Regex: Find and Delete duplicate apostrophe on a html tag

Robin Cruise

hello. I have this html tag:

<meta name="description" content="I love my mother" but I love my sister" more than I can say"/>

As you can see, I have 4 apostrophe in the content. Should be only 2 apostrophe, on the beginning content=" and at the end "/>

I must find all tags that contains other apostrophe except those 2 in the content section.

I made a Regex, but not too good. Maybe you can help me:

FIND: (?-s)(<meta name="description" content=")(*?\K.*"(?s))"/>
REPLACE BY: \1\2

Alan Kilborn

@Robin-Cruise

At first glance this seems to be the typical “replace only within delimiters” problem.

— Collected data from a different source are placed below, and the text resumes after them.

--- config.mk ---
export PLATFORM = sky130hd
export DESIGN_NAME = sram_async_ctrl
export DESIGN_NICKNAME = d
export VERILOG_FILES = /design/src/rtl/sramc_pkg.sv /design/src/rtl/sramc_timer.sv /design/src/rtl/sramc_bus_regs.sv /design/src/rtl/sram_async_ctrl.sv
export SDC_FILE = /design/constraint.sdc
export NUM_CORES = 1
export LEC_CHECK = 0
export BUFFER_PORTS_ARGS = -buffer_cell sky130_fd_sc_hd__buf_2
export CAP_MARGIN = 10
export CORE_ASPECT_RATIO = 1.75
export CORE_MARGIN = 2
export CORE_UTILIZATION = 38
export CTS_CLUSTER_DIAMETER = 120
export DETAILED_ROUTE_END_ITERATION = 16
export PLACE_DENSITY = 0.7
export SYNTH_ARGS = -nofsm -noshare
export SYNTH_HDL_FRONTEND = slang
export SYNTH_HIERARCHICAL = 1
export SYNTH_SLANG_ARGS = --single-unit
--- constraint.sdc ---
create_clock -name clk -period 4.9 [get_ports clk]
set_input_delay 0.735 -clock clk [delete_from_list [all_inputs] [get_ports clk]]
set_output_delay 0.735 -clock clk [all_outputs]
set_load 0.05 [all_outputs]
--- src/rtl/sramc_pkg.sv ---
package sramc_pkg;

   typedef enum logic [2:0] {
      ST_IDLE,
      ST_READ,
      ST_WPULSE,
      ST_WTAIL,
      ST_TURN,
      ST_SLEEP,
      ST_WAKE
   } sramc_state_t;

   // ceiling division of a nanosecond minimum by the clock period
   function automatic int unsigned ns2cyc(input int unsigned ns, input int unsigned clk_ns);
      return (ns + clk_ns - 1) / clk_ns;
   endfunction

   function automatic int unsigned umax(input int unsigned a, input int unsigned b);
      return (a > b) ? a : b;
   endfunction

endpackage

--- src/rtl/sramc_timer.sv ---
module sramc_timer #(
   parameter int W = 4
) (
   input  logic         clk,
   input  logic         rst_n,
   input  logic         load,
   input  logic [W-1:0] load_val,
   output logic         zero
);

   logic [W-1:0] cnt;

   always_ff @(posedge clk or negedge rst_n) begin
      if (!rst_n)            cnt <= '0;
      else if (load)         cnt <= load_val;
      else if (cnt != '0)    cnt <= cnt - 1'b1;
   end

   assign zero = (cnt == '0);

endmodule

--- src/rtl/sramc_bus_regs.sv ---
module sramc_bus_regs #(
   parameter int AW = 15,
   parameter int DW = 8
) (
   input  logic          clk,
   input  logic          rst_n,
   input  logic          take,
   input  logic          grab,
   input  logic [AW-1:0] in_addr,
   input  logic [DW-1:0] in_wdata,
   input  logic [DW-1:0] pin_rdata,
   output logic [AW-1:0] addr_q,
   output logic [DW-1:0] wdata_q,
   output logic [DW-1:0] rd_data,
   output logic          rd_valid
);

   always_ff @(posedge clk or negedge rst_n) begin
      if (!rst_n) begin
         addr_q  <= '0;
         wdata_q <= '0;
      end else if (take) begin
         addr_q  <= in_addr;
         wdata_q <= in_wdata;
      end
   end

   always_ff @(posedge clk or negedge rst_n) begin
      if (!rst_n) begin
         rd_data  <= '0;
         rd_valid <= 1'b0;
      end else begin
         rd_valid <= grab;
         if (grab) rd_data <= pin_rdata;
      end
   end

   // captured address must not move between acceptance and the next acceptance
   a_r6_addr_held: assert property (@(posedge clk) disable iff (!rst_n)
      !$past(take) |-> $stable(addr_q));

   // result strobe lasts a single cycle
   a_r3_single_strobe: assert property (@(posedge clk) disable iff (!rst_n)
      rd_valid |=> !rd_valid);

endmodule

--- src/rtl/sram_async_ctrl.sv ---
module sram_async_ctrl
   import sramc_pkg::*;
#(
   parameter int AW        = 15,
   parameter int DW        = 8,
   parameter int CLK_NS    = 10,
   parameter int T_RC_NS   = 70,
   parameter int T_AA_NS   = 70,
   parameter int T_ACS_NS  = 70,
   parameter int T_AOE_NS  = 35,
   parameter int T_WC_NS   = 70,
   parameter int T_WP_NS   = 50,
   parameter int T_AW_NS   = 60,
   parameter int T_CW_NS   = 60,
   parameter int T_DW_NS   = 30,
   parameter int T_REL_NS  = 25,
   parameter int T_WAKE_NS = 5000000
) (
   input  logic          clk,
   input  logic          rst_n,
   input  logic          standby_req,
   input  logic          req_valid,
   output logic          req_ready,
   input  logic          req_write,
   input  logic [AW-1:0] req_addr,
   input  logic [DW-1:0] req_wdata,
   output logic          rd_valid,
   output logic [DW-1:0] rd_data,
   output logic [AW-1:0] mem_addr,
   output logic          mem_cs_n,
   output logic          mem_oe_n,
   output logic          mem_we_n,
   output logic [DW-1:0] mem_dq_out,
   input  logic [DW-1:0] mem_dq_in,
   output logic          mem_dq_oe
);

   localparam int unsigned RD_CYC = umax(umax(ns2cyc(T_AA_NS, CLK_NS), ns2cyc(T_ACS_NS, CLK_NS)),
                                         umax(umax(ns2cyc(T_AOE_NS, CLK_NS), ns2cyc(T_RC_NS, CLK_NS)), 1));
   localparam int unsigned WP_CYC = umax(umax(ns2cyc(T_WP_NS, CLK_NS), ns2cyc(T_AW_NS, CLK_NS)),
                                         umax(umax(ns2cyc(T_CW_NS, CLK_NS), ns2cyc(T_DW_NS, CLK_NS)), 1));
   localparam int unsigned WC_CYC = ns2cyc(T_WC_NS, CLK_NS);
   localparam int unsigned WR_TAIL = (WC_CYC > WP_CYC + 1) ? WC_CYC - WP_CYC : 1;
   localparam int unsigned TA_CYC = umax(ns2cyc(T_REL_NS, CLK_NS), 1);
   localparam int unsigned WK_CYC = umax(ns2cyc(T_WAKE_NS, CLK_NS), 1);
   localparam int unsigned MAX_CYC = umax(umax(RD_CYC, WP_CYC), umax(umax(WR_TAIL, TA_CYC), WK_CYC));
   localparam int CNT_W = $clog2(MAX_CYC + 1);

   generate
      if (AW < 1 || DW < 1) begin : g_bad_width
         $error("sram_async_ctrl: address and data widths must be positive");
      end
      if (CLK_NS < 1) begin : g_bad_clk
         $error("sram_async_ctrl: clock period must be at least 1 ns");
      end
      if (TA_CYC > 250) begin : g_bad_rel
         $error("sram_async_ctrl: bus release window too long for the checker counter");
      end
   endgenerate

   sramc_state_t state, nxt;
   logic         cs_n_q, oe_n_q, we_n_q, dq_oe_q;
   logic         cs_n_d, oe_n_d, we_n_d, dq_oe_d;
   logic         tm_load, tm_zero, take, grab;
   logic [CNT_W-1:0] tm_val;

   sramc_timer #(.W(CNT_W)) u_timer (
      .clk      (clk),
      .rst_n    (rst_n),
      .load     (tm_load),
      .load_val (tm_val),
      .zero     (tm_zero)
   );

   sramc_bus_regs #(.AW(AW), .DW(DW)) u_regs (
      .clk       (clk),
      .rst_n     (rst_n),
      .take      (take),
      .grab      (grab),
      .in_addr   (req_addr),
      .in_wdata  (req_wdata),
      .pin_rdata (mem_dq_in),
      .addr_q    (mem_addr),
      .wdata_q   (mem_dq_out),
      .rd_data   (rd_data),
      .rd_valid  (rd_valid)
   );

   assign req_ready = (state == ST_IDLE) && !standby_req;

   always_comb begin
      nxt     = state;
      tm_load = 1'b0;
      tm_val  = '0;
      take    = 1'b0;
      grab    = 1'b0;
      cs_n_d  = cs_n_q;
      oe_n_d  = oe_n_q;
      we_n_d  = we_n_q;
      dq_oe_d = dq_oe_q;
      unique case (state)
         ST_IDLE: begin
            if (standby_req) begin
               nxt = ST_SLEEP;
            end else if (req_valid) begin
               take    = 1'b1;
               tm_load = 1'b1;
               cs_n_d  = 1'b0;
               if (req_write) begin
                  we_n_d  = 1'b0;
                  dq_oe_d = 1'b1;
                  tm_val  = CNT_W'(WP_CYC - 1);
                  nxt     = ST_WPULSE;
               end else begin
                  oe_n_d = 1'b0;
                  tm_val = CNT_W'(RD_CYC - 1);
                  nxt    = ST_READ;
               end
            end
         end
         ST_READ: begin
            if (tm_zero) begin
               grab    = 1'b1;
               cs_n_d  = 1'b1;
               oe_n_d  = 1'b1;
               tm_load = 1'b1;
               tm_val  = CNT_W'(TA_CYC - 1);
               nxt     = ST_TURN;
            end
         end
         ST_WPULSE: begin
            if (tm_zero) begin
               we_n_d  = 1'b1;
               tm_load = 1'b1;
               tm_val  = CNT_W'(WR_TAIL - 1);
               nxt     = ST_WTAIL;
            end
         end
         ST_WTAIL: begin
            if (tm_zero) begin
               cs_n_d  = 1'b1;
               dq_oe_d = 1'b0;
               nxt     = ST_IDLE;
            end
         end
         ST_TURN: begin
            if (tm_zero) nxt = ST_IDLE;
         end
         ST_SLEEP: begin
            if (!standby_req) begin
               tm_load = 1'b1;
               tm_val  = CNT_W'(WK_CYC - 1);
               nxt     = ST_WAKE;
            end
         end
         ST_WAKE: begin
            if (standby_req)  nxt = ST_SLEEP;
            else if (tm_zero) nxt = ST_IDLE;
         end
         default: nxt = ST_IDLE;
      endcase
   end

   always_ff @(posedge clk or negedge rst_n) begin
      if (!rst_n) begin
         state   <= ST_IDLE;
         cs_n_q  <= 1'b1;
         oe_n_q  <= 1'b1;
         we_n_q  <= 1'b1;
         dq_oe_q <= 1'b0;
      end else begin
         state   <= nxt;
         cs_n_q  <= cs_n_d;
         oe_n_q  <= oe_n_d;
         we_n_q  <= we_n_d;
         dq_oe_q <= dq_oe_d;
      end
   end

   assign mem_cs_n  = cs_n_q;
   assign mem_oe_n  = oe_n_q;
   assign mem_we_n  = we_n_q;
   assign mem_dq_oe = dq_oe_q;

   // checker support: clocks since output enable was last low (saturating)
   logic [7:0] oe_idle_cnt;
   always_ff @(posedge clk or negedge rst_n) begin
      if (!rst_n)                   oe_idle_cnt <= 8'(TA_CYC);
      else if (!mem_oe_n)           oe_idle_cnt <= '0;
      else if (oe_idle_cnt != 8'hFF) oe_idle_cnt <= oe_idle_cnt + 1'b1;
   end

   // no drive while the memory may be driving
   a_r2_no_contention: assert property (@(posedge clk) disable iff (!rst_n)
      !mem_oe_n |-> !mem_dq_oe && mem_we_n);

   // write strobe only with output enable high, chip selected, drivers on
   a_r4_write_shape: assert property (@(posedge clk) disable iff (!rst_n)
      !mem_we_n |-> mem_oe_n && !mem_cs_n && mem_dq_oe);

   // address and data frozen while write enable stays low
   a_r5_hold_in_pulse: assert property (@(posedge clk) disable iff (!rst_n)
      (!mem_we_n && $past(!mem_we_n)) |-> ($stable(mem_addr) && $stable(mem_dq_out)));

   // write enable already high the cycle before drivers turn off
   a_r5_we_first: assert property (@(posedge clk) disable iff (!rst_n)
      $fell(mem_dq_oe) |-> $past(mem_we_n));

   // drivers wait out the bus release window after a read
   a_r7_turnaround: assert property (@(posedge clk) disable iff (!rst_n)
      $rose(mem_dq_oe) |-> (oe_idle_cnt >= 8'(TA_CYC)));

   // standby keeps the memory deselected and the host stalled
   a_r9_standby_quiet: assert property (@(posedge clk) disable iff (!rst_n)
      (state == ST_SLEEP) |-> (mem_cs_n && !req_ready));

   // ready only with every strobe inactive
   a_r11_ready_idle: assert property (@(posedge clk) disable iff (!rst_n)
      req_ready |-> (mem_cs_n && mem_oe_n && mem_we_n && !mem_dq_oe));

endmodule

# After elaboration in Yosys (flattened, before gate mapping)
# Index checks and enable logic that the tools add are counted.
# totals
inputBits	36
reg_bits	58
# classes
eq_ne	16
mux	41
n_reduce_logical	18
add_sub_neg	1
# ops
cell	count
$mux 19	3
$pmux 19 s3	1
$mux 3	9
$logic_not 19->1	1
$mux 1	19
$reduce_bool 19->1	1
$sub 19x1->19 const B	1
$pmux 3 s6	1
$ne 2x2->1 const B	8
$reduce_and 5->1	3
$reduce_bool 2->1	5
$eq 3x3->1 const B	3
$pmux 1 s2	4
$reduce_and 4->1	2
$eq 3x2->1 const B	2
$mux 2	3
$reduce_or 2->1	3
$eq 3x1->1 const B	1
$logic_not 3->1	1
$ne 3x3->1 const B	1
$pmux 1 s3	1
$ne 2x1->1 const B	1
$logic_and 1x1->1	1
$logic_not 1->1	1

# Depth between registers and ports, before layout
# logic_depth
word_depth	5
depth_mapped	13
depth_no_buf	10

# Hierarchy
# The synthesis kept the hierarchy.
# modules_own_cells
module	n_inst	cells_per_inst	area_per_inst_um2	seq_area_each_um2
sramc_bus_regs	1	66	1177.4	800.8
sramc_timer	1	110	1059.8	475.5
sram_async_ctrl	1	67	544.3	178.9

# Worst setup path before layout
# No wires, ideal clock.
# synth_path
kind	register to register
from	register u_timer.cnt[5]
to	register u_timer.cnt[10]
slack_ns	1.802
path_stages_with_launch	12
arrival_ns	2.966
path_buffers	3
cell_sequence	dfrtp_1 -> or4_1 -> or3_1 -> nor4_2 -> buf_2 -> a21oi_1 -> a221oi_1 -> a31o_1 -> clkbuf_1 -> or2_2 -> clkbuf_1 -> o21ai_0
# synth_via
elab_chain_cells	4
word_cells_on_any_way	8
# synth_rtl
element	line	text
start, declared	sramc_timer.sv:11	logic [W-1:0] cnt;
start signal, assigned	sramc_timer.sv:15	else if (load) cnt <= load_val;
start signal, assigned	sramc_timer.sv:16	else if (cnt != '0) cnt <= cnt - 1'b1;
$logic_not 19->1 *	sramc_timer.sv:19	assign zero = (cnt == '0);
named net tm_zero	sram_async_ctrl.sv:64	logic tm_load, tm_zero, take, grab;
$mux 1 *	sram_async_ctrl.sv:122, sram_async_ctrl.sv:132	
$pmux 1 s3 *	sram_async_ctrl.sv:101	unique case (state)
named net tm_load	sram_async_ctrl.sv:64	
$mux 19 / $reduce_bool 2->1 (equally long branches)	-	
# The timed path passes the listed nets; every way through them passes the cells marked *. The select of a mux whose other input is x is not followed.
# A chain may end at the register's enable or synchronous reset.

# Worst setup path after layout
# layout_path
from	register u_timer.cnt[5]
to	register u_timer.cnt[1]
# Same word-level chain as after synthesis.

==> metrics.md <==
| Metric | Value |
|---|---|
| Synthesized area | `about 2800 um^2` |
| Synth Instances | `~240` |
| Critical Path End Type | `flop` |
| Syn_area_per_cell | `~11 um^2` |
| Post-synthesis mux area share | `0.137` |
| CTS tree | `yes` |
| Post-synth top area cell | `dfrtp_1` |
| # port buffers | `just over 70` |
| XOR/XNOR share of the synthesized area | `0.0504` |
| Chip width | `68.7 um` |
| Pwr per Cell Area | `between 700 and 800 nW/um^2` |
| Pleak | `1.62 nW` |
| Status | `finished, final reports clean` |
| Compound-Gate Fraction of Synth Area | `0.0990` |
| Core footprint | `7130 um^2` |
| NumNets Final | `361` |
| Max-Cap Viols | `0` |
| Synth area leaders | `dfrtp_1 49%, mux2_2 13%, xnor2_1 4.1%, nand2_1 3.2%, o21ai_0 2.9%` |
| Drt total wl | `slightly above 6000 um` |
| Die ar. | `between 8000 and 9000 um^2` |
| Ports | `73` |
| Total gr overflow | `0` |
| Max-slew violations | `0` |
| Measured slew at the worst slew-check pin | `around 0.85 ns` |
| Final core occ | `0.495` |
| Vias after detailed routing | `2100` |
| Layout Skew | `0.00670 ns` |
| Crit path DAT | `3.58 ns` |
| Final setup TNS | `0 ns` |
| Critical path class | `flop to flop` |
| Residual DRC | `0` |
| Post-CTS setup buffer count | `0` |
| Synth-to-layout area growth | `26.9%` |
| First-pass GRT wire length | `around 9900 um` |
| GRT busiest layer | `met2` |
| Vias per cell | `just over 5` |
| Post-synth EDFFs | `0` |
| Yosys top cell area share | `0.495` |
| Top_reg_cell synth | `dfrtp_1` |
| Relative slew slack | `0.430` |
| H-tree depth | `3` |
| Register area share after synthesis | `0.523` |
| Setup-failing EPs final | `0` |
| Num Clock Sinks | `58` |
| CP delay by family, top | `simple AND/OR/NAND/NOR gates` |
| Main combinational cell family by area after synthesis | `simple AND/OR/NAND/NOR gates` |
| Clock slew at reported path FFs | `0.05 ns` |
| Synthesized-area fraction occupied by adder cells | `0.00450` |
| GPL Wtd Cong | `between 0.7 and 0.8` |
| Root Driver | `clkbuf_16` |
| Synth warnings | `6` |
| Yosys cell types | `46` |
| Routed length per placed instance | `around 15 um` |
| Worst path cell trace | `or4_1 > or3_1 > nor4_2 > buf_4 > a21oi_1 > a221oi_1 > a31o_1 > buf_4 > mux2_2` |
| Cell mode on critical path | `buf_4` |
| VDD IR max | `322 uV` |
| Crit path largest cell delay | `0.58 ns` |
| Initial antenna violation count | `0` |
| Fin crit period | `between 3 and 4 ns` |
| Fin Hold WS | `0.498 ns` |
| Clock Latency Late Sink | `roughly 0.33 ns` |
| Detailed Place HPWL | `approximately 4300 um` |
| Aggregate global-route resource usage | `0.166` |
| Met2 Track Usage GR | `0.274` |
| Die H | `approximately 120 um` |
| Final hold violation count | `0` |
| Async set or reset register ratio after synthesis | `1.00` |
| Crit path max fanout | `15` |
| #FFs+latches synth | `58` |
| Largest net degree at the start of global routing | `roughly 60` |
| Post-route cell area | `3530 um^2` |
| FMAX | `between 0.2 and 0.3 GHz` |
| Post-DP Area | `approximately 3200 um^2` |
| Global routing usage on met1 | `0.190` |
| Crit share post-route | `0.689` |
| Critical path launch point type | `flop` |
| Worst Path Buf+Inv | `2` |
| Vias in the first global route | `approximately 2200` |
| Worst min path class | `flop to flop` |
| Most frequent cells in the layout | `72 x buf_2, 55 x dfrtp_1, 33 x mux2_2` |
| Initial core utilization | `0.390` |
| TritonCTS buffer count | `9` |
| Detailed Routing Iterations Pass 1 | `4` |
| Most common cell after layout, fill and taps aside | `buf_2` |
| Num rows | `41` |
| Grt met3 use | `0.0430` |
| Number of routed nets with antenna violations | `0` |
| RSZ-0062 raised after global routing | `no` |
| Slowest-stage cell, CP | `or4_1` |
| Layout cells sized above 1 | `0.407` |
| Iter 0 DRT Violations | `slightly above 70` |
| # diodes | `0` |
| Synth Area in Simple Gates | `0.149` |
| Critical Path RT | `~5 ns` |
| Gates resized, CTS repair | `0` |
| Post-CTS Hold Buffers | `0` |
| Buffer depth of the longest clock path | `2` |
==> flip-flops by register name, indices dropped and copies added, names as in the netlist <==
register and count:
mem_oe_n 1, u_regs/addr_q 15, u_timer/cnt 19, u_regs/rd_valid 1
state 3, u_regs/rd_data 8, mem_we_n 1, u_regs/wdata_q 8
mem_cs_n 1, mem_dq_oe 1
==> where the power goes <==
part | leakage (nW) | internal, mW | switching (mW) | total, mW
registers | 0.720 | 0.682 | 0.177 | 0.859
logic | 0.747 | 0.381 | 0.740 | 1.12
clock network | 0.150 | 0.419 | 0.203 | 0.622
total | 1.62 | 1.48 | 1.12 | 2.60
==> routing by layer <==
layer | vias up | wire length (um)
li1 | 1016 | -
met1 | 1023 | 2360
met2 | 48 | 3340
met3 | 13 | 231
met4 | 0 | 174
met5 | - | 0
==> cells in the mapped netlist (all sizes together), types with 3 or more instances <==
cell,number
buf,7
inv,6
mux2,33
xor2,3
a21oi,3
or4,3
dfstp,3
nand2b,7
o21ai,18
nor2,7
xnor2,13
clkbuf,6
nor4,6
or3,3
nand2,24
or2,3
nand3,3
dfrtp,55
nor3,8
o31ai,7
==> final cells by class <==
cell class | count | area, um^2
Sequential cell | 58 | 1460
Timing Repair Buffer | 76 | 390
Inverter | 6 | 22.5
Tap cell | 86 | 108
Fill cell | 613 | 3600
Multi-Input combinational cell | 173 | 1250
Clock inverter | 3 | 40.0
Clock buffer | 13 | 260
==> worst register-to-register path: cells and delay by family (launching register included) <==
| kind | cells | cell delay (ns) |
|---|---|---|
| buffers and inverters | 2 | 0.49 |
| muxes | 1 | 0.35 |
| DFF | 1 | 0.41 |
| AOI/OAI and AO/OA | 3 | 0.77 |
| and+or+nand+nor | 3 | 1.24 |
==> kinds of logic (layout without fill, tap and decap cells) <==
kind of cell               after synthesis  in the layout
muxes                                   34             34
xor gates and xnor gates                16             16
other                                    1              8
adders and majority gates                1              1
and+or+nand+nor                         72             72
buffers and inverters                   19             98
DFF                                     58             58
AOI/OAI and AO/OA                       42             42
==> stage by stage <==
step / setup WS [ns] / power (mW) / std cells
after floorplan: 1.80 / 1.73 / 250
after global placement: 1.63 / 1.95 / 399
after detailed placement: 1.56 / 1.98 / 399
after CTS: 1.53 / 2.62 / 415
after global routing: 1.22 / 2.75 / 415
final: 1.52 / 2.60 / 415
==> final timing paths <==
kind                                startpoint                end  slack [ns]  depth (start not counted)
worst min register to register        mem_cs_n           mem_cs_n        0.50                          2
worst min-delay path                  mem_cs_n           mem_cs_n        0.50                          2
max in group asynchronous                rst_n  u_regs/wdata_q[4]        3.84                          2
min in group asynchronous                rst_n           state[2]        0.55                          2
worst max register to register  u_timer/cnt[5]     u_timer/cnt[1]        1.52                          9
worst max-delay path            u_timer/cnt[5]     u_timer/cnt[1]        1.52                          9
Power figures use the tool's default switching activity.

But applying the technique shown HERE doesn’t seem to work.
Maybe @guy038 could comment on that and if possible amend the generic solution so that it does work?

guy038

Hello, @robin-cruise, @alan-kilborn and All,

As @alan-kilborn said, we can use this generic regex :

(?s-i:BSR|(?!\A)\G)(?s-i:(?!ESR).)*?\K(?s-i:FR)

Note that the negative look-head is tested at any position BEFORE the FR regex to search for !

So, in the event that the FR zone ( " ) is located right before the ESR zone ( /> ), you must add a negative look-ahead (?!ESR) after FR, giving this general syntax :

(?s-i:BSR|(?!\A)\G)(?s-i:(?!ESR).)*?\K(?s-i:FR)(?!ESR)

In our case, we have :

BSR, Beginning Search-region Regex, is the regex \x20content="
ESR, Ending Search-region Regex, is the regex />
FR, Find Regex, is the regex "
RR, Replacement Regex is the EMPTY string

So, the real regex is (?s-i:\x20content="|(?!\A)\G)(?s-i:(?!/>).)*?\K(?s-i:")(?!/>). Now :

In the first non-capturing group, the s modifier is useless as no . exists in that group
In the second non-capturing group, the i modifier is useless as, either, the string /> and the dot . don’t refer to a letter
In the third non-capturing group, the s and i modifiers are useless, as the non-capturing group as well. Indeed, we just search for a double quote " !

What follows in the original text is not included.